*** Begin section ***
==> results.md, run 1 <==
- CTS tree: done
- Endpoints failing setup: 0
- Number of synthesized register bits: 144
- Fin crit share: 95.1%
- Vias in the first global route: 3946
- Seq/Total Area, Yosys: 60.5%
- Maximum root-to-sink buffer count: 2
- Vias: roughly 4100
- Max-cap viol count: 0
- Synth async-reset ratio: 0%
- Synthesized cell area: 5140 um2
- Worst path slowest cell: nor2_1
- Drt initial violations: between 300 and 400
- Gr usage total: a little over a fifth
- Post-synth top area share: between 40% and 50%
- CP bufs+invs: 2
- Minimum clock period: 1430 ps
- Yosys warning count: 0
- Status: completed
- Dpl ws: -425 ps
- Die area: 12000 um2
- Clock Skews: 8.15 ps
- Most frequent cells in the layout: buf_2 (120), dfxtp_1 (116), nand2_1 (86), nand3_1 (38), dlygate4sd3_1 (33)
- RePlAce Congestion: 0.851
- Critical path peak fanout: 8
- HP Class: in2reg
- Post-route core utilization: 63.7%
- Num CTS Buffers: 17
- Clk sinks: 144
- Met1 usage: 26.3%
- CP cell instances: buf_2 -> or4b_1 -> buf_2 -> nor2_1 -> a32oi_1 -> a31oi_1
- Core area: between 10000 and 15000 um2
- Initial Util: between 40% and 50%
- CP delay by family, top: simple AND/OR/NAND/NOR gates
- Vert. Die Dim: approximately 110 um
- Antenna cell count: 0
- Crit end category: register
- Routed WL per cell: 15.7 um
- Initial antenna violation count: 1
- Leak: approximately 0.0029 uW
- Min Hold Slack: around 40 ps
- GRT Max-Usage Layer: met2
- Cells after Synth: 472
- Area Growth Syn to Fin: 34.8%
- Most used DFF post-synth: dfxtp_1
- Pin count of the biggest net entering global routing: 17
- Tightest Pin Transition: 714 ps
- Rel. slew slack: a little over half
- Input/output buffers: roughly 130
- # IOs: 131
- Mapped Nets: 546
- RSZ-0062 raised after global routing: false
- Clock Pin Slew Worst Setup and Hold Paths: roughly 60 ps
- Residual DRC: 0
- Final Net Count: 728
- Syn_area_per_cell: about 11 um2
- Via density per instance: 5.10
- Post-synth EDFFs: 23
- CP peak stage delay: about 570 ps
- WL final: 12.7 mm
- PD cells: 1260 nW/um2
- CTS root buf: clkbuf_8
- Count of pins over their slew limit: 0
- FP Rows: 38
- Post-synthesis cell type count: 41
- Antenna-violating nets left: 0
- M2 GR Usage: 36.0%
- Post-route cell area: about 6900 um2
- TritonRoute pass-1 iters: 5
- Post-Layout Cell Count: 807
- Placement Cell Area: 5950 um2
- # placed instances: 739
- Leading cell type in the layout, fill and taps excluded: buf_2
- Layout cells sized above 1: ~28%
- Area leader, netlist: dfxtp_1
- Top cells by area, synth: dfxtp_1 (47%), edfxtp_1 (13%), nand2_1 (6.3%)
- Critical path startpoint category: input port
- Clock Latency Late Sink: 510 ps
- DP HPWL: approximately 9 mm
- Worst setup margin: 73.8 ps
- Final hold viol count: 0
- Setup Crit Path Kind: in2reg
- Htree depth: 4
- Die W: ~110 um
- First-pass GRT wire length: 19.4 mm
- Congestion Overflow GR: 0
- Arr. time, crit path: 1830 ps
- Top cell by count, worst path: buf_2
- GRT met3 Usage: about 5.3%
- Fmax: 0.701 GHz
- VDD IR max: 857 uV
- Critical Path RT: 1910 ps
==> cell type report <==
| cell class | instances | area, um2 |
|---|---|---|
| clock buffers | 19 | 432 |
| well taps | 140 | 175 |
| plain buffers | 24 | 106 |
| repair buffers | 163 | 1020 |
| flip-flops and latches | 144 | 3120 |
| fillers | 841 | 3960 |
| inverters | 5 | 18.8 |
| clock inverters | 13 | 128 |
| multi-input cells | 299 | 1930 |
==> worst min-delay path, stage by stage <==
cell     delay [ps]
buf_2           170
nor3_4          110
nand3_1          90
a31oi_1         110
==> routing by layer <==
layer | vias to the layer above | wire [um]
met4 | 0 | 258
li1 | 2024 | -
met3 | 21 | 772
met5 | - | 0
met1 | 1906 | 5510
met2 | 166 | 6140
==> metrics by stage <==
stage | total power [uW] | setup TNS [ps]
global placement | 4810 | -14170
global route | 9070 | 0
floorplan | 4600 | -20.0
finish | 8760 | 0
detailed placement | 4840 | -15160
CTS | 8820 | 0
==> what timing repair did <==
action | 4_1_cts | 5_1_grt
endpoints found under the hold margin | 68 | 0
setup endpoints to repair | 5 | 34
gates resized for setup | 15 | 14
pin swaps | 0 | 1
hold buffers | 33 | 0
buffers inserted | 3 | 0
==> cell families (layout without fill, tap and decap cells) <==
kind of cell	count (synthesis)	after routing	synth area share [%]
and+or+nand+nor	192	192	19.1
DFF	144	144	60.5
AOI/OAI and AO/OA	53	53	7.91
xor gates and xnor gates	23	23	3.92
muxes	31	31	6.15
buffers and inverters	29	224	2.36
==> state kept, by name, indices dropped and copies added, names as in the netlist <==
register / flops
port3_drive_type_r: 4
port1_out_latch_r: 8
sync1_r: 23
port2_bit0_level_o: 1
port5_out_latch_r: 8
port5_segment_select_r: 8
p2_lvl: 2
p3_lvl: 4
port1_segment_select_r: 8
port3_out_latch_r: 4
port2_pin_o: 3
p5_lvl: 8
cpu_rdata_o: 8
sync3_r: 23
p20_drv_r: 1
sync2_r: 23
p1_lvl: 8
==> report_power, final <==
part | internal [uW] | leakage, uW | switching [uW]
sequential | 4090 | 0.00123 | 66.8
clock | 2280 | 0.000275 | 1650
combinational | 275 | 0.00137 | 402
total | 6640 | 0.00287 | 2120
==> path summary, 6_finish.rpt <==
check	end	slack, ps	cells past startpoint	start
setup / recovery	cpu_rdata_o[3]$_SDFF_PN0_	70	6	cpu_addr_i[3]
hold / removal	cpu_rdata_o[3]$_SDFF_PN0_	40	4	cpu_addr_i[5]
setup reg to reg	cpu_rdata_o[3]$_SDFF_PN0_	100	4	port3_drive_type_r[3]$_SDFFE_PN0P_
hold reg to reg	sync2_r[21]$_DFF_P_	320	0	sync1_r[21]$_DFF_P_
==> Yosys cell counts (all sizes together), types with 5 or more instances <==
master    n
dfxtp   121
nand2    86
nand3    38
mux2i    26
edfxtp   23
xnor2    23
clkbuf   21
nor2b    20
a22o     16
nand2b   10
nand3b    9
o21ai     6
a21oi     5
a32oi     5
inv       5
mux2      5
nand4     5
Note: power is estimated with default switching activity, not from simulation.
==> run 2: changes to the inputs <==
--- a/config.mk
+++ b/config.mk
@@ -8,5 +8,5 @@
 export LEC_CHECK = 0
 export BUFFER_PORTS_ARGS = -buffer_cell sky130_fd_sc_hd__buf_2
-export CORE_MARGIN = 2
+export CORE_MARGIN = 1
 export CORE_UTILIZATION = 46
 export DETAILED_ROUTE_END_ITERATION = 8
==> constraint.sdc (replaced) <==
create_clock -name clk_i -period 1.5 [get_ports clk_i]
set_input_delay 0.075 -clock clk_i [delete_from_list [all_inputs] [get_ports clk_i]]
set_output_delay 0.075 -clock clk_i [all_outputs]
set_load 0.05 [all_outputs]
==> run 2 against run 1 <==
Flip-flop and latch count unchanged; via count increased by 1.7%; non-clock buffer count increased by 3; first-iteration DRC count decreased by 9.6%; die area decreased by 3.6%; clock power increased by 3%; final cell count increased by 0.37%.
<file path="src/phy_mgmt_pkg.sv">
// Constants and carrier types for the basic management register bank.
// Assumes a single 10 MHz system clock; management pins arrive asynchronously.
package phy_mgmt_pkg;

    // ----------------------------------------------------------------
    // Register addresses
    // ----------------------------------------------------------------
    localparam logic [4:0] REG_CONTROL = 5'h00;
    localparam logic [4:0] REG_STATUS = 5'h01;
    localparam logic [4:0] REG_ID_HIGH = 5'h02;

    // ----------------------------------------------------------------
    // Control register fields
    // ----------------------------------------------------------------
    localparam int CTL_RESET = 15;
    localparam int CTL_ANEG_RESTART = 9;
    localparam int CTL_ISOLATE = 10;
    localparam logic [15:0] CTRL_RW_MASK = 16'h7D80;
    localparam logic [15:0] CTRL_RESET_VAL = 16'h3100;

    // ----------------------------------------------------------------
    // Status register fields
    // ----------------------------------------------------------------
    localparam int STS_T4 = 15;
    localparam int STS_PRE_SUPP = 6;
    localparam int STS_ANEG_DONE = 5;
    localparam int STS_REM_FAULT = 4;
    localparam int STS_LINK = 2;
    localparam int STS_JABBER = 1;
    localparam int STS_EXT_CAP = 0;
    localparam logic [15:0] STATUS_FIXED = 16'h7809;

    // ----------------------------------------------------------------
    // Management frame layout
    // ----------------------------------------------------------------
    localparam logic [5:0] PREAMBLE_BITS = 6'h20;
    localparam logic [4:0] HDR_LAST = 5'h0C;
    localparam logic [4:0] DATA_LAST = 5'h11;
    localparam logic [1:0] OP_READ = 2'h2;
    localparam logic [1:0] OP_WRITE = 2'h1;
    localparam logic [1:0] STRAP_WAIT = 2'h2;

    typedef enum logic [1:0] {
        MF_PRE = 2'h0,
        MF_HDR = 2'h1,
        MF_DATA = 2'h3
    } mf_state_t;

    // Events from the line-side engines
    typedef struct packed {
        logic anDone;
        logic remoteFault;
        logic linkUp;
        logic jabber;
    } phy_events_t;

    // Pulses toward the rest of the device
    typedef struct packed {
        logic swReset;
        logic anegRestart;
    } phy_pulses_t;

endpackage

</file>
<file path="src/phy_basic_mgmt_registers.sv">
// Basic management register bank: control, status and first identifier word,
// reached over the serial management_frame bus (clock and data pins).
// Assumes clock pin at most a quarter of sys_clk; straps static around reset.
//
// Overview of operation
// - Isolate bit set disconnects the reduced data interface; reset value comes from strap.
// - Negotiation-complete status bit latches high on completion, clears when read.
// - Remote-fault status bit latches high on a far-end fault, clears when read.
// - Preamble suppression reads zero; every frame needs a full 32-bit preamble.
// - Extended-capability status bit always reads one.
// - Four-pair 100 Mb/s capability bit always reads zero; writes ignored.
// - Strapped management address zero keeps the reduced data interface high impedance.
`timescale 1ns/10ps
module phy_basic_mgmt_registers
    import phy_mgmt_pkg::*;
#(
    parameter logic [15:0] ID_HIGH = 16'h5A5A // Arbitrary identifier value
) (
    input wire logic sys_clk, // 10 MHz system clock
    input wire logic sys_rst, // Async reset, active high
    input wire logic mgmtClk, // Management clock pin
    input wire logic mgmtDataIn, // Management data pin, input side
    output logic mgmtDataOut, // Management data pin, output side
    output logic mgmtDataOe, // Management data pin drive enable
    input wire logic [4:0] addrStrap, // Address strap pins
    input wire logic isoStrap, // Isolate strap pin
    input wire phy_events_t events, // Line-side status events
    output logic [15:0] control, // Control register contents
    output phy_pulses_t pulses, // One-cycle action pulses
    output logic rmiiHiZ // Reduced data interface tristate
);

    // ----------------------------------------------------------------
    // State
    // ----------------------------------------------------------------
    typedef struct packed {
        logic [1:0] clkSync;
        logic [1:0] dataSync;
        logic clkPrev;
        logic [4:0] addrMeta;
        logic [4:0] addrSync;
        logic [1:0] isoSync;
        logic [1:0] strapCnt;
        logic strapped;
        logic [4:0] phyAddr;
        mf_state_t mode;
        logic [5:0] preCnt;
        logic [4:0] bitCnt;
        logic [12:0] hdr;
        logic isRead;
        logic hit;
        logic [4:0] regAddr;
        logic [15:0] shift;
        logic dOut;
        logic dOe;
        logic [15:0] ctrl;
        logic anDoneL;
        logic faultL;
        logic linkL;
        logic jabberL;
        logic swReset;
        logic restart;
        logic hiZ;
    } mgmt_state_t;

    mgmt_state_t s;
    mgmt_state_t next_s;
    logic mdcRise;
    logic bitIn;
    logic [12:0] hdrFull;
    logic hdrDone;
    logic statusRead;
    logic [15:0] statusWord;
    logic [15:0] readWord;

    // ----------------------------------------------------------------
    // Next-state logic
    // ----------------------------------------------------------------
    always_comb begin
        next_s = s;
        // Pin synchronisers; first stage feeds only the second
        next_s.clkSync = {s.clkSync[0], mgmtClk};
        next_s.dataSync = {s.dataSync[0], mgmtDataIn};
        next_s.clkPrev = s.clkSync[1];
        next_s.addrMeta = addrStrap;
        next_s.addrSync = s.addrMeta;
        next_s.isoSync = {s.isoSync[0], isoStrap};
        next_s.swReset = 1'b0;
        next_s.restart = 1'b0;
        mdcRise = s.clkSync[1] & ~s.clkPrev;
        bitIn = s.dataSync[1];
        hdrFull = {s.hdr[11:0], bitIn};
        hdrDone = 1'b0;
        statusRead = 1'b0;

        // Read values
        statusWord = STATUS_FIXED;
        statusWord[STS_T4] = 1'b0;
        statusWord[STS_EXT_CAP] = 1'b1;
        statusWord[STS_PRE_SUPP] = 1'b0;
        statusWord[STS_ANEG_DONE] = s.anDoneL;
        statusWord[STS_REM_FAULT] = s.faultL;
        statusWord[STS_LINK] = s.linkL;
        statusWord[STS_JABBER] = s.jabberL;
        case (hdrFull[4:0])
            REG_CONTROL: readWord = s.ctrl;
            REG_STATUS: readWord = statusWord;
            REG_ID_HIGH: readWord = ID_HIGH;
            default: readWord = 16'h0000;
        endcase

        // Strap capture a few cycles after reset release
        if (!s.strapped) begin
            next_s.strapCnt = s.strapCnt + 2'h1;
            if (s.strapCnt == STRAP_WAIT) begin
                next_s.strapped = 1'b1;
                next_s.phyAddr = s.addrSync;
                next_s.ctrl[CTL_ISOLATE] = s.isoSync[1];
            end
        end

        // Frame engine, one step per management clock rising edge
        if (mdcRise) begin
            case (s.mode)
                MF_PRE: begin
                    if (bitIn) begin
                        if (s.preCnt != PREAMBLE_BITS) begin
                            next_s.preCnt = s.preCnt + 6'h1;
                        end
                    end else if (s.preCnt == PREAMBLE_BITS) begin
                        next_s.mode = MF_HDR;
                        next_s.bitCnt = 5'h00;
                        next_s.preCnt = 6'h00;
                    end else begin
                        next_s.preCnt = 6'h00;
                    end
                end
                MF_HDR: begin
                    next_s.hdr = hdrFull;
                    next_s.bitCnt = s.bitCnt + 5'h01;
                    if (s.bitCnt == HDR_LAST) begin
                        hdrDone = 1'b1;
                        next_s.bitCnt = 5'h00;
                        next_s.regAddr = hdrFull[4:0];
                        next_s.hit = hdrFull[12] & s.strapped & (hdrFull[9:5] == s.phyAddr)
                            & ((hdrFull[11:10] == OP_READ) | (hdrFull[11:10] == OP_WRITE));
                        next_s.isRead = hdrFull[11:10] == OP_READ;
                        next_s.shift = readWord;
                        next_s.mode = MF_DATA;
                        statusRead = next_s.hit & next_s.isRead & (hdrFull[4:0] == REG_STATUS);
                    end
                end
                MF_DATA: begin
                    next_s.bitCnt = s.bitCnt + 5'h01;
                    if (s.isRead && s.hit) begin
                        // Second turnaround bit driven low, then data MSB first
                        next_s.dOe = s.bitCnt != DATA_LAST;
                        next_s.dOut = (s.bitCnt == 5'h00) ? 1'b0 : s.shift[15];
                        if (s.bitCnt != 5'h00) begin
                            next_s.shift = {s.shift[14:0], 1'b0};
                        end
                    end else if (s.bitCnt >= 5'h02) begin
                        next_s.shift = {s.shift[14:0], bitIn};
                    end
                    if (s.bitCnt == DATA_LAST) begin
                        next_s.mode = MF_PRE;
                        next_s.dOe = 1'b0;
                        next_s.dOut = 1'b0;
                        if (!s.isRead && s.hit && s.regAddr == REG_CONTROL) begin
                            next_s.ctrl = {s.shift[14:0], bitIn} & CTRL_RW_MASK;
                            next_s.restart = s.shift[CTL_ANEG_RESTART - 1];
                            next_s.swReset = s.shift[CTL_RESET - 1];
                        end
                    end
                end
                default: next_s.mode = MF_PRE;
            endcase
        end

        // Software reset restores control defaults, keeps the strapped isolate
        if (s.swReset) begin
            next_s.ctrl = CTRL_RESET_VAL;
            next_s.ctrl[CTL_ISOLATE] = s.isoSync[1];
        end

        // Latched status bits; a new event wins over the read clear
        next_s.anDoneL = (s.anDoneL & ~statusRead) | events.anDone;
        next_s.faultL = (s.faultL & ~statusRead) | events.remoteFault;
        next_s.jabberL = (s.jabberL & ~statusRead) | events.jabber;
        next_s.linkL = statusRead ? events.linkUp : (s.linkL & events.linkUp);
        if (s.swReset) begin
            next_s.anDoneL = events.anDone;
            next_s.faultL = events.remoteFault;
            next_s.jabberL = events.jabber;
            next_s.linkL = events.linkUp;
        end

        // Data interface tristate from isolate or address zero
        next_s.hiZ = next_s.ctrl[CTL_ISOLATE] | (next_s.strapped & (next_s.phyAddr == 5'h00));
    end

    // ----------------------------------------------------------------
    // State register
    // ----------------------------------------------------------------
    always_ff @(posedge sys_clk or posedge sys_rst) begin
        if (sys_rst) begin
            s <= '0;
            s.mode <= MF_PRE;
            s.ctrl <= CTRL_RESET_VAL;
            s.hiZ <= 1'b1;
        end else begin
            s <= next_s;
        end
    end

    // Outputs
    assign mgmtDataOut = s.dOut;
    assign mgmtDataOe = s.dOe;
    assign control = s.ctrl;
    assign pulses = '{swReset: s.swReset, anegRestart: s.restart};
    assign rmiiHiZ = s.hiZ;

    // ----------------------------------------------------------------
    // Assertions
    // ----------------------------------------------------------------
    property p_isolate;
        @(posedge sys_clk) disable iff (sys_rst) s.ctrl[CTL_ISOLATE] |-> rmiiHiZ;
    endproperty
    a_isolate: assert property (p_isolate) else $error("isolate set but interface driven");

    property p_addr_zero;
        @(posedge sys_clk) disable iff (sys_rst) (s.strapped && s.phyAddr == 5'h00) |-> rmiiHiZ;
    endproperty
    a_addr_zero: assert property (p_addr_zero) else $error("address zero but interface driven");

    property p_aneg_latch;
        @(posedge sys_clk) disable iff (sys_rst) (events.anDone && !s.swReset) |=> s.anDoneL;
    endproperty
    a_aneg_latch: assert property (p_aneg_latch) else $error("completion not latched");

    property p_fault_latch;
        @(posedge sys_clk) disable iff (sys_rst)
            (s.faultL && !statusRead && !s.swReset) |=> s.faultL;
    endproperty
    a_fault_latch: assert property (p_fault_latch) else $error("remote fault dropped before read");

    property p_preamble;
        @(posedge sys_clk) disable iff (sys_rst)
            (s.mode == MF_PRE && next_s.mode == MF_HDR) |-> s.preCnt == PREAMBLE_BITS;
    endproperty
    a_preamble: assert property (p_preamble) else $error("frame accepted without full preamble");

    property p_ext_cap;
        @(posedge sys_clk) disable iff (sys_rst) statusRead |=> s.shift[STS_EXT_CAP] && !s.shift[STS_PRE_SUPP];
    endproperty
    a_ext_cap: assert property (p_ext_cap) else $error("status snapshot fixed bits wrong");

    property p_t4_zero;
        @(posedge sys_clk) disable iff (sys_rst) statusRead |=> !s.shift[STS_T4];
    endproperty
    a_t4_zero: assert property (p_t4_zero) else $error("four-pair capability reads one");

    property p_self_clear;
        @(posedge sys_clk) disable iff (sys_rst)
            (s.swReset || s.restart) |=> !s.swReset && !s.restart && !s.ctrl[CTL_RESET] ##1 !s.swReset;
    endproperty
    a_self_clear: assert property (p_self_clear) else $error("action bit did not self-clear");

    c_status_read: cover property (@(posedge sys_clk) disable iff (sys_rst) statusRead);
    c_sw_reset: cover property (@(posedge sys_clk) disable iff (sys_rst) s.swReset);
    c_read_drive: cover property (@(posedge sys_clk) disable iff (sys_rst) $rose(mgmtDataOe));
    c_refused: cover property (@(posedge sys_clk) disable iff (sys_rst) hdrDone && !next_s.hit);

endmodule // phy_basic_mgmt_registers

</file>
*** End section ***
> [ACTIVITY]: Your task is to find each line in the entries that contains the string "name" and copy it.

> [COMPLETED TASK]:
==> state kept, by name, indices dropped and copies added, names as in the netlist <==
create_clock -name clk_i -period 1.5 [get_ports clk_i]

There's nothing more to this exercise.